Performance Evaluation of Hole-Selective and Passivating $\text{MoO}_{\mathrm{X}}$ Layers on Si: A Comparative Study of ALD and Evaporation

Abstract

Dopant-free heterojunction silicon solar cells are fabricated using sub-stoichiometric molybdenum trioxide $(\text{MoOx})$ as passivating and hole selective layer for n-type silicon. $\text{MoOx}$ is deposited by both, atomic layer deposition (ALD) and thermal evaporation (TE). No separate passivation layer is used in either case. While the ALD films give highly conformal deposition, their performance depends upon factors such as precursors used and process temperature. Our solar cells fabricated using $\text{ALD}-\text{MoOx}$ could reach nearly 7% efficiency as compared to solar cells using $\text{TE}-\text{MoOx}$, which reached 10.13%. This difference is mainly attributed to the recombination factor, which is four orders of magnitude higher for $\text{ALD}-\text{MoOx}$ than $\text{TE}-\text{MoOx}$. The ideality factor deviated from unity for ALD-MoOx based diodes.

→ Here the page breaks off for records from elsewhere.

File: config.mk
export PLATFORM = sky130hd
export DESIGN_NAME = alm_product_accumulator
export DESIGN_NICKNAME = d
export VERILOG_FILES = /design/src/rtl/alm_product_accumulator.sv
export SDC_FILE = /design/constraint.sdc
export NUM_CORES = 1
export LEC_CHECK = 0
export BUFFER_PORTS_ARGS = -buffer_cell sky130_fd_sc_hd__clkbuf_2
export CAP_MARGIN = 15
export CORE_MARGIN = 2
export CORE_UTILIZATION = 59
export DETAILED_ROUTE_END_ITERATION = 16
export GPL_ROUTABILITY_DRIVEN = 0
export PLACE_DENSITY = 0.82
export SYNTH_ARGS = -nofsm -noshare
export SYNTH_HDL_FRONTEND = slang
export SYNTH_SLANG_ARGS = --single-unit
File: constraint.sdc
create_clock -name clk -period 3.5 [get_ports clk]
set_input_delay 0.35 -clock clk [delete_from_list [all_inputs] [get_ports clk]]
set_output_delay 0.35 -clock clk [all_outputs]
set_load 0.05 [all_outputs]
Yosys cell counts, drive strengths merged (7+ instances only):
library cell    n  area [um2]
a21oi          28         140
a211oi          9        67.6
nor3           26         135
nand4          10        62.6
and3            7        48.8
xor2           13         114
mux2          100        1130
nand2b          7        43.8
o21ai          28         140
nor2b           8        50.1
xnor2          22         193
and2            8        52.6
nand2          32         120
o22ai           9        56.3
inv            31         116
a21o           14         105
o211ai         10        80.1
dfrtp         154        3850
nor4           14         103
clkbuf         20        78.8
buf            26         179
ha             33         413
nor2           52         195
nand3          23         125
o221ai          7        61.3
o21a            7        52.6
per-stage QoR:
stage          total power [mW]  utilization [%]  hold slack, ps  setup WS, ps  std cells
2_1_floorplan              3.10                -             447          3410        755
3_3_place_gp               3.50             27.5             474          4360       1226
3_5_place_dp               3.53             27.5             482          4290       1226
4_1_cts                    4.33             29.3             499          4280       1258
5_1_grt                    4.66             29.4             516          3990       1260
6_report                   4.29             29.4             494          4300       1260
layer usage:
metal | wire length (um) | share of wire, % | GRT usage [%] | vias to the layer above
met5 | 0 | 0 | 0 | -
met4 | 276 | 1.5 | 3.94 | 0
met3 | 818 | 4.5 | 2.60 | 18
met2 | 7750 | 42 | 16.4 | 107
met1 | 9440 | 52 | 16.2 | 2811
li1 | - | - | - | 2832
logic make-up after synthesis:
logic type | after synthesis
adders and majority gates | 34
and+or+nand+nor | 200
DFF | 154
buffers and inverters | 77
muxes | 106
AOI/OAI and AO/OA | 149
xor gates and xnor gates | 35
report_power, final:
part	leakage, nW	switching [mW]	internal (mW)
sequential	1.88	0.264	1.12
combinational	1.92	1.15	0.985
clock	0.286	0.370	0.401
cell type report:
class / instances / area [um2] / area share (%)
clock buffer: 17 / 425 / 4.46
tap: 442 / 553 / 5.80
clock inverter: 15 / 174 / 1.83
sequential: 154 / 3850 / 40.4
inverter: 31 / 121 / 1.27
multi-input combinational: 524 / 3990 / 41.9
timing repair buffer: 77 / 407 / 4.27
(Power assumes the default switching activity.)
--- config.mk ---
export PLATFORM = sky130hd
export DESIGN_NAME = blink_rate_decoder_flat
export DESIGN_NICKNAME = d
export VERILOG_FILES = /design/src/rtl/blink_rate_decoder_if.sv /design/src/rtl/blink_rate_decoder.sv /design/src/flat_wrapper.sv
export SDC_FILE = /design/constraint.sdc
export NUM_CORES = 1
export LEC_CHECK = 0
export CAP_MARGIN = 20
export CELL_PAD_IN_SITES_DETAIL_PLACEMENT = 0
export CELL_PAD_IN_SITES_GLOBAL_PLACEMENT = 1
export CORE_UTILIZATION = 47
export DETAILED_ROUTE_END_ITERATION = 16
export MAX_ROUTING_LAYER = met4
export PLACE_DENSITY_LB_ADDON = 0.1
export SYNTH_ARGS = -nofsm -noshare
export SYNTH_HDL_FRONTEND = slang
export SYNTH_SLANG_ARGS = --single-unit
export TNS_END_PERCENT = 10
--- constraint.sdc ---
create_clock -name CLOCK_50 -period 3.97 [get_ports CLOCK_50]
set_input_delay 0.794 -clock CLOCK_50 [delete_from_list [all_inputs] [get_ports CLOCK_50]]
set_output_delay 0.794 -clock CLOCK_50 [all_outputs]
set_load 0.02 [all_outputs]
File: src/rtl/free_preg_list_mw_if.sv
`default_nettype none
//============================================================================
// Module      : free_preg_list_mw_if
// Description : Bundle of the rename-side and commit-side signals of the
//               multi-wide free physical-register list.
//               master : rename/commit logic (drives requests, frees,
//                        checkpoint controls)
//               slave  : free_preg_list_mw
//               Ports  : stall, alloc_req/grant/preg, free_vld/preg,
//                        ckpt_take/id/full/release/restore, restore_id,
//                        count, empty, err
// Revision    : 1.0 - initial release
//============================================================================
interface free_preg_list_mw_if #(
    parameter int NUM_PREGS = 128,
    parameter int ALLOC_W   = 2,
    parameter int FREE_W    = 2,
    parameter int NUM_CKPT  = 4
);
    localparam int PW = $clog2(NUM_PREGS);
    localparam int CW = $clog2(NUM_CKPT);

    logic                    stall;
    logic [ALLOC_W-1:0]      alloc_req;
    logic                    alloc_grant;
    logic [ALLOC_W*PW-1:0]   alloc_preg;
    logic [FREE_W-1:0]       free_vld;
    logic [FREE_W*PW-1:0]    free_preg;
    logic                    ckpt_take;
    logic [CW-1:0]           ckpt_id;
    logic                    ckpt_full;
    logic                    ckpt_release;
    logic                    ckpt_restore;
    logic [CW-1:0]           restore_id;
    logic [PW:0]             count;
    logic                    empty;
    logic                    err;

    modport master (
        output stall, alloc_req, free_vld, free_preg, ckpt_take,
               ckpt_release, ckpt_restore, restore_id,
        input  alloc_grant, alloc_preg, ckpt_id, ckpt_full, count, empty, err
    );

    modport slave (
        input  stall, alloc_req, free_vld, free_preg, ckpt_take,
               ckpt_release, ckpt_restore, restore_id,
        output alloc_grant, alloc_preg, ckpt_id, ckpt_full, count, empty, err
    );
endinterface
`default_nettype wire

File: src/rtl/free_preg_list_mw.sv
`default_nettype none
//============================================================================
// Module      : free_preg_list_mw
// Description : Multi-wide free physical-register list with branch
//               checkpoints. Hands out up to ALLOC_W pregs per cycle
//               (all-or-nothing), accepts up to FREE_W retired pregs per
//               cycle, and keeps an in-order FIFO of head snapshots for
//               single-cycle mispredict recovery.
//               clk   : rising-edge clock
//               rst_n : asynchronous active-low reset
//               bus   : free_preg_list_mw_if slave modport
// Revision    : 1.0 - initial release
//============================================================================
module free_preg_list_mw #(
    parameter int NUM_PREGS = 128,
    parameter int NUM_AREGS = 32,
    parameter int ALLOC_W   = 2,
    parameter int FREE_W    = 2,
    parameter int NUM_CKPT  = 4
) (
    input  wire logic           clk,
    input  wire logic           rst_n,
    free_preg_list_mw_if.slave  bus
);
    localparam int PW = $clog2(NUM_PREGS);
    localparam int CW = $clog2(NUM_CKPT);
    localparam int c_INIT_CNT = NUM_PREGS - NUM_AREGS;
    localparam logic [PW:0]   c_TAIL_INIT = (PW+1)'(c_INIT_CNT);
    localparam logic [PW+1:0] c_MAX_CNT   = (PW+2)'(NUM_PREGS);
    localparam logic [CW:0]   c_CKPT_MAX  = (CW+1)'(NUM_CKPT);

    logic [PW-1:0] r_mem  [NUM_PREGS];
    logic [PW:0]   r_slot [NUM_CKPT];
    logic [PW:0]   r_head, r_tail;
    logic [CW:0]   r_ck_head, r_ck_tail;
    logic          r_err;

    logic [PW:0]   w_count, w_n_alloc, w_n_free, w_head_next;
    logic [PW-1:0] w_free_idx [FREE_W];
    logic [PW+1:0] w_free_sum;
    logic          w_free_ovf, w_free_fire;
    logic          w_grant, w_alloc_fire;
    logic [CW:0]   w_ck_cnt, w_ck_head_next, w_ck_tail_next;
    logic [CW-1:0] w_rst_off;
    logic          w_ck_full, w_rst_live, w_restore;
    logic          w_take_fire, w_take_err, w_err_evt;

    // Lane popcounts; each valid free lane lands at tail + (valid lanes below it)
    always_comb begin
        w_n_alloc = '0;
        for (int i = 0; i < ALLOC_W; i++)
            w_n_alloc = w_n_alloc + {{PW{1'b0}}, bus.alloc_req[i]};
        w_n_free = '0;
        for (int k = 0; k < FREE_W; k++) begin
            w_free_idx[k] = r_tail[PW-1:0] + w_n_free[PW-1:0];
            w_n_free      = w_n_free + {{PW{1'b0}}, bus.free_vld[k]};
        end
    end

    assign w_count      = r_tail - r_head;
    // Grant looks only at the pre-free count; an empty request is never granted
    assign w_grant      = (|bus.alloc_req) && (w_count >= w_n_alloc);
    assign w_alloc_fire = w_grant && !bus.stall && !bus.ckpt_restore;

    // A free batch that would push the list past NUM_PREGS is dropped whole
    assign w_free_sum   = {1'b0, w_count} + {1'b0, w_n_free};
    assign w_free_ovf   = w_free_sum > c_MAX_CNT;
    assign w_free_fire  = !w_free_ovf;

    // Checkpoint FIFO occupancy and liveness of the slot being restored:
    // a slot is live when its distance from the oldest is below occupancy
    assign w_ck_cnt    = r_ck_tail - r_ck_head;
    assign w_ck_full   = (w_ck_cnt == c_CKPT_MAX);
    assign w_rst_off   = bus.restore_id - r_ck_head[CW-1:0];
    assign w_rst_live  = ({1'b0, w_rst_off} < w_ck_cnt);
    assign w_restore   = bus.ckpt_restore && w_rst_live;

    assign w_take_fire = bus.ckpt_take && !bus.stall && !bus.ckpt_restore && !w_ck_full;
    assign w_take_err  = bus.ckpt_take && !bus.stall && !bus.ckpt_restore &&  w_ck_full;
    assign w_err_evt   = (w_free_ovf && (|bus.free_vld)) || w_take_err ||
                         (bus.ckpt_restore && !w_rst_live);

    always_comb begin
        w_head_next = r_head;
        if (w_restore)
            w_head_next = r_slot[bus.restore_id];
        else if (w_alloc_fire)
            w_head_next = r_head + w_n_alloc;
    end

    always_comb begin
        w_ck_head_next = r_ck_head;
        w_ck_tail_next = r_ck_tail;
        if (w_restore) begin
            // Drop the restored slot and every younger one
            w_ck_tail_next = r_ck_head + {1'b0, w_rst_off};
        end else begin
            if (bus.ckpt_release && !bus.ckpt_restore && (w_ck_cnt != '0))
                w_ck_head_next = r_ck_head + 1'b1;
            if (w_take_fire)
                w_ck_tail_next = r_ck_tail + 1'b1;
        end
    end

    always_ff @(posedge clk or negedge rst_n) begin
        if (!rst_n) begin
            r_head    <= '0;
            r_tail    <= c_TAIL_INIT;
            r_ck_head <= '0;
            r_ck_tail <= '0;
            r_err     <= 1'b0;
        end else begin
            r_head    <= w_head_next;
            if (w_free_fire)
                r_tail <= r_tail + w_n_free;
            r_ck_head <= w_ck_head_next;
            r_ck_tail <= w_ck_tail_next;
            if (w_err_evt)
                r_err <= 1'b1;
        end
    end

    // Snapshot is the head after this cycle's allocation
    always_ff @(posedge clk or negedge rst_n) begin
        if (!rst_n) begin
            for (int s = 0; s < NUM_CKPT; s++)
                r_slot[s] <= '0;
        end else if (w_take_fire) begin
            r_slot[r_ck_tail[CW-1:0]] <= w_head_next;
        end
    end

    always_ff @(posedge clk or negedge rst_n) begin
        if (!rst_n) begin
            for (int i = 0; i < NUM_PREGS; i++)
                r_mem[i] <= (i < c_INIT_CNT) ? PW'(NUM_AREGS + i) : '0;
        end else if (w_free_fire) begin
            for (int k = 0; k < FREE_W; k++)
                if (bus.free_vld[k])
                    r_mem[w_free_idx[k]] <= bus.free_preg[k*PW +: PW];
        end
    end

    generate
        for (genvar g = 0; g < ALLOC_W; g++) begin : g_alloc_lane
            assign bus.alloc_preg[g*PW +: PW] = r_mem[r_head[PW-1:0] + PW'(g)];
        end
    endgenerate

    assign bus.alloc_grant = w_grant;
    assign bus.count       = w_count;
    assign bus.empty       = (w_count == '0);
    assign bus.ckpt_id     = r_ck_tail[CW-1:0];
    assign bus.ckpt_full   = w_ck_full;
    assign bus.err         = r_err;

endmodule
`default_nettype wire
File: src/flat_wrapper.sv
// flat-port wrapper written by rule: the top's interface ports become plain ports
module free_preg_list_mw_flat 
#(
    parameter int NUM_PREGS = 128,
    parameter int NUM_AREGS = 32,
    parameter int ALLOC_W   = 2,
    parameter int FREE_W    = 2,
    parameter int NUM_CKPT  = 4
)
  (clk, rst_n, bus_stall, bus_alloc_req, bus_free_vld, bus_free_preg, bus_ckpt_take, bus_ckpt_release, bus_ckpt_restore, bus_restore_id, bus_alloc_grant, bus_alloc_preg, bus_ckpt_id, bus_ckpt_full, bus_count, bus_empty, bus_err);
  free_preg_list_mw_if #(.NUM_PREGS(NUM_PREGS), .ALLOC_W(ALLOC_W), .FREE_W(FREE_W), .NUM_CKPT(NUM_CKPT)) bus_i ();
  input  wire logic clk;
  input  wire logic rst_n;
  input wire logic [$bits(bus_i.stall)-1:0] bus_stall;
  input wire logic [$bits(bus_i.alloc_req)-1:0] bus_alloc_req;
  input wire logic [$bits(bus_i.free_vld)-1:0] bus_free_vld;
  input wire logic [$bits(bus_i.free_preg)-1:0] bus_free_preg;
  input wire logic [$bits(bus_i.ckpt_take)-1:0] bus_ckpt_take;
  input wire logic [$bits(bus_i.ckpt_release)-1:0] bus_ckpt_release;
  input wire logic [$bits(bus_i.ckpt_restore)-1:0] bus_ckpt_restore;
  input wire logic [$bits(bus_i.restore_id)-1:0] bus_restore_id;
  output wire logic [$bits(bus_i.alloc_grant)-1:0] bus_alloc_grant;
  output wire logic [$bits(bus_i.alloc_preg)-1:0] bus_alloc_preg;
  output wire logic [$bits(bus_i.ckpt_id)-1:0] bus_ckpt_id;
  output wire logic [$bits(bus_i.ckpt_full)-1:0] bus_ckpt_full;
  output wire logic [$bits(bus_i.count)-1:0] bus_count;
  output wire logic [$bits(bus_i.empty)-1:0] bus_empty;
  output wire logic [$bits(bus_i.err)-1:0] bus_err;
  assign bus_i.stall = bus_stall;
  assign bus_i.alloc_req = bus_alloc_req;
  assign bus_i.free_vld = bus_free_vld;
  assign bus_i.free_preg = bus_free_preg;
  assign bus_i.ckpt_take = bus_ckpt_take;
  assign bus_i.ckpt_release = bus_ckpt_release;
  assign bus_i.ckpt_restore = bus_ckpt_restore;
  assign bus_i.restore_id = bus_restore_id;
  assign bus_alloc_grant = bus_i.alloc_grant;
  assign bus_alloc_preg = bus_i.alloc_preg;
  assign bus_ckpt_id = bus_i.ckpt_id;
  assign bus_ckpt_full = bus_i.ckpt_full;
  assign bus_count = bus_i.count;
  assign bus_empty = bus_i.empty;
  assign bus_err = bus_i.err;
  free_preg_list_mw #(.NUM_PREGS(NUM_PREGS), .NUM_AREGS(NUM_AREGS), .ALLOC_W(ALLOC_W), .FREE_W(FREE_W), .NUM_CKPT(NUM_CKPT)) u_core (.clk(clk), .rst_n(rst_n), .bus(bus_i));
endmodule
File: config.mk
export PLATFORM = sky130hd
export DESIGN_NAME = free_preg_list_mw_flat
export DESIGN_NICKNAME = d
export VERILOG_FILES = /design/src/rtl/free_preg_list_mw_if.sv /design/src/rtl/free_preg_list_mw.sv /design/src/flat_wrapper.sv
export SDC_FILE = /design/constraint.sdc
export NUM_CORES = 2
export LEC_CHECK = 0
export BUFFER_PORTS_ARGS = -buffer_cell sky130_fd_sc_hd__buf_2
export CAP_MARGIN = 20
export CORE_ASPECT_RATIO = 0.6
export CORE_MARGIN = 4
export CORE_UTILIZATION = 30
export DETAILED_ROUTE_END_ITERATION = 16
export GPL_TIMING_DRIVEN = 0
export PLACE_DENSITY = 0.49
export SYNTH_ARGS = -nofsm -noshare
export SYNTH_HDL_FRONTEND = slang
export SYNTH_SLANG_ARGS = --single-unit
File: constraint.sdc
create_clock -name clk -period 10.9 [get_ports clk]
set_clock_uncertainty 0.05 [all_clocks]
set_input_delay 3.27 -clock clk [delete_from_list [all_inputs] [get_ports clk]]
set_output_delay 3.27 -clock clk [all_outputs]
set_load 0.05 [all_outputs]
== After elaboration in Yosys (flattened, before gate mapping) ==
Cells that the tools add are included.
Operators by class
  muxes and demuxes: 25
  magnitude comparators: 12
  multiply operators: 0
  add/sub/neg operators: 13
  div/mod/pow operators: 0
  eq/ne operators: 1
  shifts and indexed selects: 0
  bitwise logic cells: 7
  reductions and logical operators: 27
Operators by type and width (number)
  $mux W896: 3
  $bwmux W896: 2
  $bmux W7 S7: 2
  $demux W7 S7: 2
  $mux W7: 6
  $mux W8: 5
  $bwmux W32: 1
  $ge A8 B8 Y1 const B: 4
  $not A7 Y8: 4
  $add A8 B8 Y8: 2
  $bmux W8 S2: 1
  $demux W8 S2: 1
  $lt A8 B1 Y1 const B: 2
  $logic_and A1 B1 Y1: 15
  $add A8 B8 Y9: 1
  $gt A9 B8 Y1 const B: 1
  $ge A8 B8 Y1: 1
  $logic_not A8 Y1: 1
  $sub A8 B8 Y8: 1
  $add A7 B1 Y7: 1
  $add A7 B1 Y7 const B: 1
  $add A3 B1 Y3 const B: 2
  $ge A3 B3 Y1 const B: 2
  $mux W3: 2
  15 further kinds: 22
Word-level totals
  latch bits: 0
  output and inout bits: 28
  ROM bits: 0
  word-level logic and storage cells: 222
  register bits: 951
  memories kept: 0
  input bits: 26
  RAM bits: 0

== Longest topological paths before layout ==
  word-level depth: 10
  mapped depth: 16
  mapped depth without buffers: 12

== Worst setup path after synthesis ==
No wires, ideal clock.
  kind: register to output
  start: register u_core.r_head[1]
  end: output bus_empty
  buffers on the path: 4
  data required time: 7.580 ns
  path slack: 2.730 ns
  arrival time: 4.850 ns
  stages on the path, launching flop included: 12
  path through: dfrtp_1 -> clkbuf_1 -> buf_2 -> buf_1 -> inv_1 -> fa_1 -> nand3_1 -> a2111o_1 -> o311ai_1 -> or3_1 -> clkbuf_1 -> nor4_1
On the way
  cells in the longest elaborated chain, start to end: 2
RTL lines
  start, declared: RTL line free_preg_list_mw.sv:34  | logic [PW:0] r_head, r_tail;
  start signal, assigned: RTL line free_preg_list_mw.sv:113  | r_head <= w_head_next;
  $sub A8 B8 Y8: RTL line free_preg_list_mw.sv:60  | assign w_count = r_tail - r_head;
  net bus_count[6]: RTL line flat_wrapper.sv:26  | output wire logic [$bits(bus_i.count)-1:0] bus_count;
  $logic_not A8 Y1: RTL line free_preg_list_mw.sv:152  | assign bus.empty = (w_count == '0);
  end, declared: RTL line flat_wrapper.sv:27  | output wire logic [$bits(bus_i.empty)-1:0] bus_empty;
The timed path passes the listed nets, and every way through them passes these cells.

== Final worst setup path ==
  start: register u_core.r_head[0]
  end: output bus_alloc_preg[12]
On the way
  cells in the longest elaborated chain, start to end: 5
RTL lines
  $add A7 B1 Y7: RTL line free_preg_list_mw.sv:146  | assign bus.alloc_preg[g*PW +: PW] = r_mem[r_head[PW-1:0] + PW'(g)];
  $not A7 Y8 (implied by the code): RTL line free_preg_list_mw.sv:146
  $bmux W7 S7: RTL line free_preg_list_mw.sv:146
  $mux W7 (implied by the code) (2 in a row): RTL line free_preg_list_mw.sv:146
  end, declared: RTL line flat_wrapper.sv:23  | output wire logic [$bits(bus_i.alloc_preg)-1:0] bus_alloc_preg;
No other way between the ends. The select of a mux whose other input is x is not followed.

==> metrics.cfg <==
[outcome]
status=completed

[clocking]
worst_skew_pair.late_latency_ns=0.79
cts.clk_slew.worst_paths_ns=0.06
clk_path_buf_depth=3
cts_tree=done
cts_sinks=951
htreeDepth=3
cts-resized-gates=0
cts_root_buf=clkbuf_16
cts_buffers=103
postCtsSetupBuffers=0
ctsHoldBuffers=0

[placed_design]
gp_congestion=1.060
dp_hpwl_um=260600
dp.cells=7697
io_buffers=38

[route]
wire_per_inst_um=42.21
num_vias=56370
wl_met1_um=140200
drt-pass1-iter-count=9
route.met3.wl_um=65170
drc_errors=0
dr.max_layer_used=met5
via_per_inst=7.102
ant_nets=0
dr.first_iter.drc_count=9547
met2WireLength_um=116900
wl_um=335000

[final_layout]
area_delta_synth_final_pct=15.25
final_cells=7937
fillers=19610
nets=5255
drive_above_1_share_pct=30.69

[sta]
finalSetupViolations=0
fmax_mhz=101.1
hold_viol=0
fin_setup_tns_ns=0
slew_headroom_pct=15.59
whs_ns=0.4287
fin_crit_sh_pct=90.78
grt_setup_unrepaired=false
maxSlewViolCount=0
period_needed_ns=9.895
tightest_slew_ns=1.266

[synthesis]
synth_common_cells=a2bb2oi_1, o22ai_1, mux4_2, dfrtp_1, dfstp_2
ys.flop_type=dfrtp_1
synth_edf_count=0
yosys-top-cells-area=dfrtp_1, mux4_2, dfstp_2, a2bb2oi_1, o22ai_1
async_flop_share_pct=100.0
syn_area_sq_um=59930
avgSynthCellArea_sq_um=12.13
synth.top_cell.area_share_pct=24.26
yosysSeqAreaShare_pct=40.48
syn-num-nets=5005
yosysWarnings=0
syn_inst=4942
yosysTopAreaCell=dfrtp_1
ys_types=68
ys_seq_elements=951

[grt]
grt_use_total_pct=31.34
antenna_found_initial=29
grt_pass1_vias=52250
grt_pass1_wl_um=454800
grt_overflow_total=0
grt_start_max_net_pins=159

[critical_path]
crit_required_ns=7.58
worstSetupStartpointType=flop
worstSetupPathType=flop to output port
rrSetupSlack_ns=3.27
cp_data_arrival_time_ns=6.58
cp_max_fo=10
endpoint_kind=output port

[run]
maxCapViolCount=0

[min_path]
worstHoldPathType=flop to flop

[die]
die_w_um=585.0
start_util_pct=30.32
io_pins=54
die_area_sq_um=207200
die-height_um=354.2
rows=126
coreArea_sq_um=197700

worst paths after layout:
check / from / endpoint / cells past startpoint
max in group asynchronous: rst_n / u_core.r_mem[564] / 3
min in group asynchronous: rst_n / u_core.r_mem[85] / 1
worst max register to register: u_core.r_head[1] / u_core.r_mem[874] / 16
worst min-delay path: u_core.r_slot[18] / u_core.r_slot[18] / 2
worst min register to register: u_core.r_slot[18] / u_core.r_slot[18] / 2
worst max-delay path: u_core.r_head[0] / bus_alloc_preg[12] / 10
state kept, by name (all words and copies together) (netlist names):
name and count:
u_core.r_ck_head 3, u_core.r_ck_tail 3, u_core.r_tail 8, u_core.r_slot 32
u_core.bus.err 1, u_core.r_head 8, u_core.r_mem 896
layout by cell type, fill, tap and decap left out, types with 33 or more instances in the layout:
cell | synthesis | layout
o22ai_1 | 854 | 854
a2bb2oi_1 | 854 | 854
mux4_2 | 596 | 596
dfrtp_1 | 581 | 581
dfstp_2 | 370 | 370
clkbuf_1 | 346 | 334
nand2_1 | 224 | 224
buf_2 | 142 | 198
nor2_1 | 171 | 171
nand3_1 | 112 | 112
clkbuf_16 | 0 | 103
a31oi_1 | 102 | 102
nor3_2 | 74 | 74
a21oi_1 | 56 | 56
buf_8 | 0 | 55
a22oi_1 | 44 | 44
o2bb2ai_1 | 43 | 43
buf_1 | 56 | 40
clkbuf_2 | 0 | 36
inv_1 | 33 | 33
metrics by stage:
stage	utilization (%)	instance area, sq um	setup WS [ns]
after floorplan	-	59940	2.730
after global placement	32.07	63410	-15.97
after detailed placement	32.96	65150	2.003
after CTS	34.84	68870	1.151
after global routing	34.91	69010	0.9470
final	34.94	69080	1.005
layer usage:
metal	vias to the layer above	global-route usage, %
li1	21340	-
met1	29400	44.74
met2	5005	36.07
met3	606	21.44
met4	18	9.885
met5	-	0.9268
cell type report:
| class | count | area [sq um] | area share [%] |
|---|---|---|---|
| antenna | 31 | 77.57 | 0.1123 |
| sequential | 951 | 24260 | 35.12 |
| clock buffer | 150 | 2984 | 4.320 |
| multi-input combinational | 3400 | 33260 | 48.15 |
| tap | 2624 | 3283 | 4.753 |
| inverter | 37 | 138.9 | 0.2011 |
| timing repair buffer | 145 | 1983 | 2.871 |
| clock inverter | 45 | 732.0 | 1.060 |
| buffer | 554 | 2360 | 3.416 |
worst max-delay path: stages, from the launching register on:
cell	delay, ns
dfrtp_1	0.50
ha_1	0.33
clkbuf_1	0.77
buf_2	0.52
buf_2	0.57
buf_1	0.88
mux4_2	0.44
mux4_2	0.64
mux4_2	0.51
mux2_2	0.35
buf_2	0.24
cell families after synthesis:
logic type / count (synthesis) / synth area share, %
XOR/XNOR: 29 / 0.4467
multiplexers: 610 / 22.65
AND/OR/NAND/NOR: 694 / 6.315
buffers and inverters: 591 / 4.060
AO/OA/AOI/OAI: 2030 / 25.19
adder cells (fa/ha/maj): 37 / 0.8601
flip-flops: 951 / 40.48
Power is not shown: default switching activity piles up to over one toggle a cycle in this logic, so the estimate is an artifact.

The average carrier lifetime obtained for TE-MoOx films crossed 100 microseconds, while for $\text{ALD}-\text{MoOx}$, it is about 55 microseconds. These observations indicate ALD-$\text{MoOx}-\text{Si}$ interface is influenced by detrimental parameters like high density of defect states or surface contaminants or both, which are incorporated during ALD of $\text{MoOx}$ as all the other processing steps are common for both routes. The undesirably high recombination factor may have resulted due to use of carbon-based precursor or use of ozone as oxygen precursor.